Imaging of threading dislocations by hyper-Raman scattering

2020 Fiscal Year Final Research Report

• Project/Area Number: 19K22043
• Research Category: Grant-in-Aid for Challenging Research (Exploratory)
• Allocation Type: Multi-year Fund
• Review Section: Medium-sized Section 26:Materials engineering and related fields
• Research Institution: Osaka University
• Principal Investigator: Tanikawa Tomoyuki 大阪大学, 工学研究科, 准教授 (90633537)
• Project Period (FY): 2019-06-28 – 2021-03-31
• Keywords: 窒化物半導体 / 多光子顕微鏡 / 転位 / ラマン散乱

Outline of Final Research Achievements

Analysis of crystalline defects via nonlinear excitation process has been studied. First, identification of Burgers vector of threading dislocations in GaN using via multiphoton-excitation photoluminescence measurement was studied. Threading dislocations were observed as dark lines. They are classified by five according to their propagation habit and contrast. Next, edge component of threading dislocations were characterized using Raman spectroscopy. Peak wavenumber of E2-high mode was influenced by strain field by edge component of dislocations. Therefore threading edge and mixed dislocations were visualized by both multiphoton excitation photoluminescence and E2-high Raman mapping. Threading screw dislocations were only visualized by multiphoton excitation photoluminescence.

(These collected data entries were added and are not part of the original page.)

**src/board_cfg.svh**
```systemverilog
`ifndef BOARD_CFG_SVH
`define BOARD_CFG_SVH

// --------------------
// Clocking

`define BOARD_CLK_MHZ  50                          // System clock in MHz
`define SLOW_CLK_DIV   (`BOARD_CLK_MHZ * 500000)   // Half period of slow_clk, 1 Hz on hardware
`define MIC_SCK_DIV    8                           // Half period of mic sck
`define DAC_BCLK_DIV   8                           // Half period of DAC bclk
`define TM_CLK_DIV     4                           // Half period of TM1638 sio_clk

// --------------------
// Board resources

`define TM_DIGITS      8                           // Digits on the TM1638 module
`define W_KEY          2                           // Onboard keys, active low
`define W_SW           4                           // Onboard switches
`define W_LED          8                           // Onboard LEDs

`endif

```
**src/board_pkg.sv**
```systemverilog
`include "board_cfg.svh"

package board_pkg;

    // --------------------
    // Keys and LEDs

    typedef logic [7:0] key_t;   // Merged key vector
    typedef logic [7:0] led_t;   // One bit per LED

    // --------------------
    // Display

    typedef logic [7:0] seg_t;   // Segments a..h, a in MSB

    typedef struct packed {
        seg_t [`TM_DIGITS - 1:0] digit;   // Digit 7 is leftmost
        led_t                    leds;
    } disp_t;

endpackage

```
**src/audio_pkg.sv**
```systemverilog
package audio_pkg;

    // --------------------
    // Sample formats

    typedef logic signed [23:0] mic_sample_t;   // INMP441 word, two's complement
    typedef logic signed [15:0] dac_sample_t;   // DAC word

    // --------------------
    // One beat toward the DAC

    typedef struct packed {
        dac_sample_t sample;
        logic        clip;                      // Set when doubling saturated
    } audio_beat_t;

endpackage

```
**src/lab_top.sv**
```systemverilog
module lab_top
(
    input  logic                   clk,
    input  logic                   rst,
    input  logic                   slow_clk,
    input  board_pkg::key_t        key,
    input  logic [2:0]             sw,
    input  logic                   mic_valid,
    output logic                   mic_ready,
    input  audio_pkg::mic_sample_t mic_sample,
    output logic                   beat_valid,
    input  logic                   beat_ready,
    output audio_pkg::audio_beat_t beat,
    output board_pkg::disp_t       disp
);

    audio_pkg::dac_sample_t upper;      // Top 16 mic bits
    audio_pkg::dac_sample_t shifted;
    audio_pkg::audio_beat_t beat_nxt;
    audio_pkg::dac_sample_t mic_hi;     // Last accepted, for the display
    logic [2:0]             slow_sync;  // Two sync stages and one for the edge
    logic [15:0]            tick_cnt;
    logic                   mic_take;

    // Hex digit to segments, a in MSB
    function automatic board_pkg::seg_t hex_seg(input logic [3:0] h);
        case (h)
            4'h0: hex_seg = 8'hFC;
            4'h1: hex_seg = 8'h60;
            4'h2: hex_seg = 8'hDA;
            4'h3: hex_seg = 8'hF2;
            4'h4: hex_seg = 8'h66;
            4'h5: hex_seg = 8'hB6;
            4'h6: hex_seg = 8'hBE;
            4'h7: hex_seg = 8'hE0;
            4'h8: hex_seg = 8'hFE;
            4'h9: hex_seg = 8'hF6;
            4'hA: hex_seg = 8'hEE;
            4'hB: hex_seg = 8'h3E;
            4'hC: hex_seg = 8'h9C;
            4'hD: hex_seg = 8'h7A;
            4'hE: hex_seg = 8'h9E;
            default: hex_seg = 8'h8E;
        endcase
    endfunction

    // --------------------
    // Audio scaling

    assign mic_ready = !beat_valid || beat_ready;   // Slot empty or leaving
    assign mic_take  = mic_valid && mic_ready;
    assign upper     = mic_sample[23:8];
    assign shifted   = upper >>> sw[1:0];           // Attenuate by 2^sw

    always_comb
    begin
        beat_nxt.sample = shifted;
        beat_nxt.clip   = 1'b0;
        if (sw[2])
        begin
            if (shifted[15] != shifted[14])
            begin
                beat_nxt.sample = shifted[15] ? 16'sh8000 : 16'sh7FFF;   // Saturate
                beat_nxt.clip   = 1'b1;
            end
            else
            begin
                beat_nxt.sample = shifted <<< 1;
            end
        end
    end

    always_ff @(posedge clk)
    begin
        if (mic_take)
        begin
            beat   <= beat_nxt;
            mic_hi <= upper;
        end
    end

    // --------------------
    // Control and tick counter

    always_ff @(posedge clk or posedge rst)
    begin
        if (rst)
        begin
            beat_valid <= 1'b0;
            slow_sync  <= '0;
            tick_cnt   <= '0;
        end
        else
        begin
            if (mic_take)
                beat_valid <= 1'b1;
            else if (beat_ready)
                beat_valid <= 1'b0;
            slow_sync <= {slow_sync[1:0], slow_clk};
            if (slow_sync[1] && !slow_sync[2])
                tick_cnt <= tick_cnt + 1'b1;     // Rising slow_clk
        end
    end

    // --------------------
    // Display

    always_comb
    begin
        for (int i = 0; i < 4; i++)
        begin
            disp.digit[i + 4] = hex_seg(mic_hi[i * 4 +: 4]);
            disp.digit[i]     = hex_seg(tick_cnt[i * 4 +: 4]);
        end
        disp.leds = key;                         // LEDs mirror keys
    end

endmodule

```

Comparative study between multiphoton excitation photoluminescence and Raman spectroscopy could identify the type of dislocations.

Free Research Field

結晶工学

Academic Significance and Societal Importance of the Research Achievements

結晶欠陥の非破壊評価手法は次世代半導体の高品質化の開発だけでなく、デバイスの信頼性評価においても重要な役割を持つ。多光子励起過程を用いた結晶評価技術は、試料を加工することなく内部の欠陥を評価できることから、評価後の試料をデバイスプロセス等に利用することができ、スループットの向上や解析に係る時間の短縮につながる技術である。本研究で得られた成果を基に非破壊で結晶欠陥の識別や分類ができることで、キラー欠陥の特定につながることを期待している。